Thursday, September 29, 2011

Doctors for oil - international trade Cuban-style

Doctors for oil - international trade Cuban-style
By Phillip Hart
12:01AM BST 31 Jul 2006

For a man who is so averse to the ways of capitalism, Fidel Castro, the
Cuban president, has spotted a lucrative money-earner for his
economically stagnant island. He is exporting the country's medical
expertise in return for hard currency and cheap oil - even as the
country's health service needs emergency treatment of its own. Always on
the look-out for a propaganda coup, he portrays the operation as an act
of selfless revolutionary solidarity.

Jabbing his spindly fingers at an audience in a speech in southern Cuba
last week, Castro boasted that 30,000 Cuban medics were sharing their
skills abroad. To loud applause, he contrasted this with the fact that
some 40 million Americans do not have health insurance. Better known for
sending soldiers to Third World war-zones, Castro has now dispatched an
estimated one in five Cuban doctors and nurses to work abroad for his
government.

There are 15,000 in Venezuela and nearly 1,000 in Bolivia - Latin
American allies run by fellow Left-wing radicals. Most are genuine
medics, although their ranks also include political operatives and
security agents.

The payback for Castro is the highly subsidised oil that he receives
from Venezuela, estimated to be worth up to $1 billion a year. It helps
to keep Cuba's industry afloat and he reportedly re-sells some for a profit.

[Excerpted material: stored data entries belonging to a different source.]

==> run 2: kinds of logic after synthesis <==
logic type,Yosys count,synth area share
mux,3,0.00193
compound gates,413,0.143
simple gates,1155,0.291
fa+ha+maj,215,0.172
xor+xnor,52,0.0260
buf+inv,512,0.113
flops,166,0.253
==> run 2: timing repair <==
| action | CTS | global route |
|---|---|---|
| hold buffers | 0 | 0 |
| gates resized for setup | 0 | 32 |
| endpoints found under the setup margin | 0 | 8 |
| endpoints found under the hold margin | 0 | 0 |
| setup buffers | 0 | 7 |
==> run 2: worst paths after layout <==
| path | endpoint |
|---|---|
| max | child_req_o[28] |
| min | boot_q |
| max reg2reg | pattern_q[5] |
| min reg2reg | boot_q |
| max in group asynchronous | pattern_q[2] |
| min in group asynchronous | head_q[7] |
===== src/hw/rtl/tcpr_queue.sv =====
// ----------------------------------------------------------------------------
// tcpr_queue
// Small job FIFO between the accumulator and the divider back end.
// ----------------------------------------------------------------------------
module tcpr_queue #(
  parameter int DEPTH = tcpr_pkg::JOB_DEPTH  // 2 or more
) (
  input  logic           clk,
  input  logic           rst,
  input  logic           push_valid,
  output logic           push_ready,
  input  tcpr_pkg::job_t push_data,
  output logic           pop_valid,
  input  logic           pop_ready,
  output tcpr_pkg::job_t pop_data
);

  localparam int AW = $clog2(DEPTH);
  localparam int CW = $clog2(DEPTH + 1);

  tcpr_pkg::job_t mem [DEPTH];
  logic [AW-1:0]  wr_ptr, rd_ptr;
  logic [CW-1:0]  fill;
  logic           push, pop;

  assign push_ready = fill != CW'(DEPTH);
  assign pop_valid  = fill != '0;
  assign push       = push_valid && push_ready;
  assign pop        = pop_valid && pop_ready;
  assign pop_data   = mem[rd_ptr];

  always_ff @(posedge clk) begin
    if (push) mem[wr_ptr] <= push_data;
  end

  always_ff @(posedge clk) begin
    if (rst) begin
      wr_ptr <= '0;
      rd_ptr <= '0;
      fill   <= '0;
    end else begin
      if (push) wr_ptr <= (wr_ptr == AW'(DEPTH - 1)) ? '0 : wr_ptr + AW'(1);
      if (pop)  rd_ptr <= (rd_ptr == AW'(DEPTH - 1)) ? '0 : rd_ptr + AW'(1);
      if (push && !pop)      fill <= fill + CW'(1);
      else if (pop && !push) fill <= fill - CW'(1);
    end
  end

  a_fill_bound: assert property (@(posedge clk) disable iff (rst)
    fill <= CW'(DEPTH))
    else $error("queue overfilled");

  a_ptr_gap: assert property (@(posedge clk) disable iff (rst)
    (fill == '0 || fill == CW'(DEPTH)) |-> wr_ptr == rd_ptr)
    else $error("queue pointers disagree with fill level");

  a_fill_step: assert property (@(posedge clk) disable iff (rst)
    push && !pop |=> fill == $past(fill) + CW'(1))
    else $error("queue fill did not advance on push");

endmodule
--- config.mk ---
export PLATFORM = sky130hd
export DESIGN_NAME = tps_lane
export DESIGN_NICKNAME = d
export VERILOG_FILES = /design/src/rtl/core/tps_pkg.sv /design/src/rtl/core/tps_lane.sv
export SDC_FILE = /design/constraint.sdc
export NUM_CORES = 2
export LEC_CHECK = 0
export BUFFER_PORTS_ARGS = -buffer_cell sky130_fd_sc_hd__buf_2
export CORE_MARGIN = 3
export CORE_UTILIZATION = 55
export DETAILED_ROUTE_END_ITERATION = 8
export GPL_TIMING_DRIVEN = 1
export HOLD_SLACK_MARGIN = 0.03
export PLACE_DENSITY = 0.71
export SYNTH_ARGS = -nofsm -noshare
export SYNTH_HDL_FRONTEND = slang
export SYNTH_SLANG_ARGS = --single-unit
--- constraint.sdc ---
create_clock -name clk -period 16.2 [get_ports clk]
set_input_delay 3.24 -clock clk [delete_from_list [all_inputs] [get_ports clk]]
set_output_delay 3.24 -clock clk [all_outputs]
set_load 0.01 [all_outputs]
--- src/rtl/core/tps_pkg.sv ---
`timescale 1ns / 1ps

package tps_pkg;

  // Number formats and field widths.
  localparam int COORD_FRAC_BITS = 10;
  localparam int COORD_W         = 21;
  localparam int VERT_W          = 3 * COORD_W;
  localparam int TEX_W           = 16;
  localparam int TEXP_W          = 2 * TEX_W;
  localparam int OFFS_W          = 10;
  localparam int AXIS_W          = 2;
  localparam int MODE_W          = 2;
  localparam int N_VERT          = 3;
  localparam int N_CAND          = 3;
  localparam int N_CUT           = 2;
  localparam int N_COMP          = 5;
  localparam int N_LANE          = N_CUT * N_COMP;

  // Discard mode bits.
  localparam int MODE_DROP_LO_BIT = 0;
  localparam int MODE_DROP_HI_BIT = 1;

  // Plane in position format, and the arithmetic widths of a cut.
  localparam int PLANE_W = OFFS_W + COORD_FRAC_BITS + 1;
  localparam int NUM_W   = ((PLANE_W > COORD_W) ? PLANE_W : COORD_W) + 1;
  localparam int DIFF_W  = COORD_W + 1;
  localparam int PROD_W  = NUM_W + DIFF_W;

  // Divider: quotient bits, bits resolved per stage, stage count.
  localparam int Q_W        = 24;
  localparam int DIV_STEP   = 4;
  localparam int DIV_STAGES = Q_W / DIV_STEP;

  // Lane latency: input, multiply, magnitude, divider stages, final add.
  localparam int LANE_LAT = DIV_STAGES + 4;

  // Cycles between accepted items; one result channel carries up to three triangles.
  localparam int ACCEPT_GAP = 3;
  localparam int GAP_W      = $clog2(ACCEPT_GAP);

  typedef logic [1:0] vidx_t;

  typedef enum logic [1:0] {
    AXIS_X = 2'd0,
    AXIS_Y = 2'd1,
    AXIS_Z = 2'd2
  } axis_t;

  // Source of one vertex of a sub-triangle.
  typedef enum logic [2:0] {
    SRC_V0,
    SRC_V1,
    SRC_V2,
    SRC_X0,
    SRC_X1
  } src_t;

  typedef struct packed {
    logic [N_VERT-1:0][VERT_W-1:0] v;
    logic [N_VERT-1:0][TEXP_W-1:0] t;
  } item_t;

  typedef struct packed {
    axis_t                             axis;
    logic signed [PLANE_W-1:0]         plane;
    vidx_t [N_CUT-1:0]                 cut_a;
    vidx_t [N_CUT-1:0]                 cut_b;
    src_t [N_CAND-1:0][N_VERT-1:0]     sel;
    logic [N_CAND-1:0]                 lo;
    logic [N_CAND-1:0]                 keep;
  } ctrl_t;

  typedef struct packed {
    logic [N_VERT-1:0][VERT_W-1:0] v;
    logic [N_VERT-1:0][TEXP_W-1:0] t;
    logic                          lo;
  } tri_t;

  // Next vertex index modulo three.
  function automatic vidx_t next3(input vidx_t i);
    vidx_t r;
    case (i)
      2'd0:    r = 2'd1;
      2'd1:    r = 2'd2;
      default: r = 2'd0;
    endcase
    return r;
  endfunction

  // Source code of an input vertex.
  function automatic src_t vsrc(input vidx_t i);
    src_t r;
    case (i)
      2'd0:    r = SRC_V0;
      2'd1:    r = SRC_V1;
      default: r = SRC_V2;
    endcase
    return r;
  endfunction

  // Coordinate of a packed vertex along an axis.
  function automatic logic signed [COORD_W-1:0] coord_of(input logic [VERT_W-1:0] v,
                                                         input axis_t ax);
    logic signed [COORD_W-1:0] r;
    case (ax)
      AXIS_X:  r = v[0*COORD_W +: COORD_W];
      AXIS_Y:  r = v[1*COORD_W +: COORD_W];
      default: r = v[2*COORD_W +: COORD_W];
    endcase
    return r;
  endfunction

endpackage

--- src/rtl/core/tps_lane.sv ---
`timescale 1ns / 1ps

module tps_lane (
  input  logic                               clk,
  input  logic signed [tps_pkg::DIFF_W-1:0]  in_base,
  input  logic signed [tps_pkg::DIFF_W-1:0]  in_diff,
  input  logic signed [tps_pkg::NUM_W-1:0]   in_num,
  input  logic [tps_pkg::DIFF_W-1:0]         in_den,
  output logic signed [tps_pkg::DIFF_W-1:0]  out_res_r
);

  localparam int DW = tps_pkg::DIFF_W;
  localparam int QW = tps_pkg::Q_W;
  localparam int NS = tps_pkg::DIV_STAGES;

  logic signed [DW-1:0]              base1_r, diff1_r;
  logic signed [tps_pkg::NUM_W-1:0]  num1_r;
  logic [DW-1:0]                     den1_r;
  logic signed [tps_pkg::PROD_W-1:0] prod2_r;
  logic signed [DW-1:0]              base2_r;
  logic [DW-1:0]                     den2_r;
  logic [tps_pkg::PROD_W-1:0]        mag3_r;
  logic                              neg3_r;
  logic signed [DW-1:0]              base3_r;
  logic [DW-1:0]                     den3_r;

  logic [DW-1:0]        rem_in  [NS];
  logic [QW-1:0]        low_in  [NS];
  logic [DW-1:0]        den_in  [NS];
  logic                 neg_in  [NS];
  logic signed [DW-1:0] base_in [NS];
  logic [DW-1:0]        rem_nxt [NS];
  logic [QW-1:0]        low_nxt [NS];
  logic [DW-1:0]        rem_r   [NS];
  logic [QW-1:0]        low_r   [NS];
  logic [DW-1:0]        den_r   [NS];
  logic                 neg_r   [NS];
  logic signed [DW-1:0] base_r  [NS];

  logic signed [DW-1:0] quot;

  // Input, product and magnitude stages.
  always_ff @(posedge clk) begin
    base1_r <= in_base;
    diff1_r <= in_diff;
    num1_r  <= in_num;
    den1_r  <= in_den;
    prod2_r <= tps_pkg::PROD_W'(diff1_r) * tps_pkg::PROD_W'(num1_r);
    base2_r <= base1_r;
    den2_r  <= den1_r;
    neg3_r  <= prod2_r[tps_pkg::PROD_W-1];
    mag3_r  <= prod2_r[tps_pkg::PROD_W-1] ? tps_pkg::PROD_W'(-prod2_r)
                                          : tps_pkg::PROD_W'(prod2_r);
    base3_r <= base2_r;
    den3_r  <= den2_r;
  end

  // Restoring division, four quotient bits per stage. The quotient bits
  // shift into the low end of the dividend register.
  always_comb begin
    logic [DW:0] r;
    rem_in[0]  = DW'(mag3_r >> QW);
    low_in[0]  = mag3_r[QW-1:0];
    den_in[0]  = den3_r;
    neg_in[0]  = neg3_r;
    base_in[0] = base3_r;
    for (int s = 1; s < NS; s++) begin
      rem_in[s]  = rem_r[s-1];
      low_in[s]  = low_r[s-1];
      den_in[s]  = den_r[s-1];
      neg_in[s]  = neg_r[s-1];
      base_in[s] = base_r[s-1];
    end
    for (int s = 0; s < NS; s++) begin
      rem_nxt[s] = rem_in[s];
      low_nxt[s] = low_in[s];
      for (int b = 0; b < tps_pkg::DIV_STEP; b++) begin
        r          = {rem_nxt[s], low_nxt[s][QW-1]};
        low_nxt[s] = {low_nxt[s][QW-2:0], 1'b0};
        if (r >= {1'b0, den_in[s]}) begin
          r             = r - {1'b0, den_in[s]};
          low_nxt[s][0] = 1'b1;
        end
        rem_nxt[s] = r[DW-1:0];
      end
    end
  end

  always_ff @(posedge clk) begin
    for (int s = 0; s < NS; s++) begin
      rem_r[s]  <= rem_nxt[s];
      low_r[s]  <= low_nxt[s];
      den_r[s]  <= den_in[s];
      neg_r[s]  <= neg_in[s];
      base_r[s] <= base_in[s];
    end
  end

  // Signed quotient added to the start point of the edge.
  assign quot = $signed(DW'(low_r[NS-1]));

  always_ff @(posedge clk) begin
    out_res_r <= base_r[NS-1] + (neg_r[NS-1] ? -quot : quot);
  end

endmodule

==> impl_metrics.ini <==
[global_routing]
grt_max_degree = 46
grt_pass1_vias = 52100
grt_use_total_pct = 28.0
met2_usage_pct = 47.4
grtUsageMet1_pct = 36.2
grt_pass1_wl_um = 276000
grt.busiest_layer = met2
antenna_found_initial = 6
globalRouteMet3Util_pct = 3.45
overflow = 0

[setup_path]
crit_fanout = 23
crit_type = flip-flop to flip-flop
slowest_delay_ps = 790
worstReg2RegStart = den_r[2][1]
critPathSlowestCell = a2111o_1
critPathArrivalTime_ps = 15150
cp-start-kind = flip-flop
rr_worst_depth = 46
crit_path_end_kind = flip-flop
required_ps = 16750
rr_endpoint = rem_r[3][15]
crit_family = compound AO/OA/AOI/OAI gates
rrSetupSlack_ps = 1600
crit_buf_inv = 6

[sta]
slew_headroom_pct = 12.8
min_period_ps = 14600
clock.fmax_mhz = 68.5
rsz0062_at_grt = no
clock_skew_ps = 36.1
whs_ps = 318
fin_crit_sh_pct = 90.1
tns_ps = 0
hold_violations = 0
setup_viol = 0
worstMarginPinSlew_ps = 1280
drv_slew = 0

[floorplanning]
start_util_pct = 55.5
dieArea_um2 = 124000
top_level_ports = 111
die_height_um = 352
num_rows = 126
die_x_um = 352
core_um2 = 118000

[synth]
async_flop_share_pct = 0
synth_area_um2 = 65700
syn-num-nets = 8499
synthTopCellsByArea = dfxtp_1, fa_1, ha_1
ys_ff_latch = 777
yosysTopAreaCell = dfxtp_1
synth_most_common_cell = inv_1
yosysWarnings = 0
avgSynthCellArea_um2 = 9.12
synth_seq_area_share_pct = 23.7
synthTopCellsByCount = inv_1, dfxtp_1, ha_1
synth_edf_count = 0
synth-main-ff-cell = dfxtp_1
synthCells = 7200
ys_types = 88
synth_top_area_share_pct = 23.7

[worst_hold_path]
hp-start = low_r[3][0]
min_to = low_r[4][4]
hp-class = flip-flop to flip-flop
hold_depth = 0

[clock_network]
numCtsBuffers = 82
insertion_delay_ps = 700
clockRootBuffer = clkbuf_16
clockBufferDepth = 3
postCtsSetupBuffers = 0
ctsResizeCount = 0
cts_tree = yes
clkTransAtPathRegs_ps = 70
cts_hold_buf = 0
htreeDepth = 3
cts_sinks = 777

[place]
gp_congestion = 0.952
port_buffers = 110
dp_hpwl_um = 137000

[drt]
wire_per_inst_um = 19.5
via_per_inst = 5.85
drt-initial-drc-count = 3900
ant_nets = 0
dr.pass1.iters = 6
drc_errors = 0
via_count = 52000
routed_wl_um = 173000

[finish]
multi_input_area_um2 = 46400
syn2layout_area_growth_pct = 7.87
nFillCells = 10300
regArea_um2 = 15600
drive_above_1_share_pct = 8.99
nets = 8582

[job]
maxCapViolCount = 0

[status]
status = completed
## registers in the layout, summed over array words and instances, names as in the netlist, 44 cells and up
signal and flops:
rem_r 110, den_r 110, base_r 132, low_r 132, mag3_r 44, prod2_r 44
## worst max path at each step
stage / startpoint / end / slack (ps) / depth (start not counted)
after CTS: den_r[1][1] / rem_r[2][19] / 1670 / 48
final: den_r[2][1] / rem_r[3][15] / 1600 / 46
after floorplan: den3_r[9] / rem_r[0][17] / 4520 / 47
after detailed placement: den_r[1][1] / rem_r[2][19] / 1760 / 48
after global routing: den_r[1][1] / rem_r[2][17] / 450 / 48
after global placement: den_r[2][1] / rem_r[3][3] / 1770 / 46
## layout by cell type, fill, tap and decap left out, drive strengths merged, types with 46 or more instances in the layout
master and n:
a211oi 46, a21o 223, a21oi 413, a31oi 47, and2 185, buf 168
clkbuf 104, dfxtp 777, fa 525, ha 685, inv 842, mux2 282
mux2i 81, nand2 620, nand2b 93, nand3 112, nand4 68, nor2 347
nor2b 77, nor3 85, o211ai 48, o21a 66, o21ai 335, o21bai 62
xnor2 370, xor2 135
## through the flow
| stage | instance area [um2] | std cells | setup WS [ps] | utilization [%] |
|---|---|---|---|---|
| after floorplan | 65700 | 7200 | 4520 | - |
| after global placement | 68000 | 8735 | 1770 | 57.5 |
| after detailed placement | 68000 | 8735 | 1760 | 57.5 |
| after CTS | 70800 | 8885 | 1670 | 59.9 |
| after global routing | 70800 | 8885 | 448 | 59.9 |
| final | 70800 | 8886 | 1600 | 59.9 |
## logic make-up (layout without fill, tap and decap cells)
logic type	count (synthesis)	in the layout	share of synthesized area, %
simple gates	1797	1797	13.3
compound gates	1547	1547	15.4
fa+ha+maj	1210	1210	29.1
buf+inv	1001	1150	5.74
flops	777	777	23.7
xor+xnor	505	505	6.73
mux	363	363	6.07
other cells	0	1	0
## worst reg2reg max path: cells and delay by family (launching register included)
family / cells / cell delay, ps
buffers and inverters: 6 / 1570
AND/OR/NAND/NOR: 9 / 1780
adder cells (fa/ha/maj): 4 / 1400
multiplexers: 4 / 1660
AO/OA/AOI/OAI: 23 / 7580
flip-flops: 1 / 460
## layer usage
layer,vias up,wire length [um]
li1,24900,-
met2,1595,81700
met5,-,0
met1,25100,74200
met3,366,9660
met4,0,7630
## cell type report
cell class	instances	area share (%)
antenna	1	0.00353
clock buffer	104	3.15
clock inverter	46	0.878
inverter	832	4.41
multi-input combinational	5422	65.5
sequential	777	22.0
tap	1536	2.71
timing repair buffer	168	1.39
Power is not shown: default switching activity piles up to over one toggle a cycle in this logic, so the estimate is an artifact.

Elsewhere, Cuban doctors work in large numbers in countries such as
South Africa, Pakistan and China. It costs those governments much less
to pay Havana direct for their services than to train and remunerate
their medics.

At home, Cuban specialists receive a basic salary averaging just $25-$30
(£13 to £16) a month. The exported doctors are understood to be paid
$100 a month, with another $100 put aside in a special account for their
relatives to ensure their return. This does not always work - local
media have reported hundreds of defections among doctors in Venezuela
and Bolivia.

Cuba is also establishing itself as a base for medical tourism from
friendly countries. A beach resort near Havana has been turned into a
sanatorium for mainly Venezuelan patients. Here, eye doctors paid $30 a
month conduct hundreds of cataract operations in a lucrative business
for the regime.

Castro is sending waves of his best doctors abroad while Cubans have to
fork out dollar-convertible pesos - local pesos buy little - to obtain
anything other than basic medicines or treatment. "It's an apartheid
system," said Luis, a geography teacher. "If you can afford it, you can
get treated today. If not, good luck. So much for the revolution."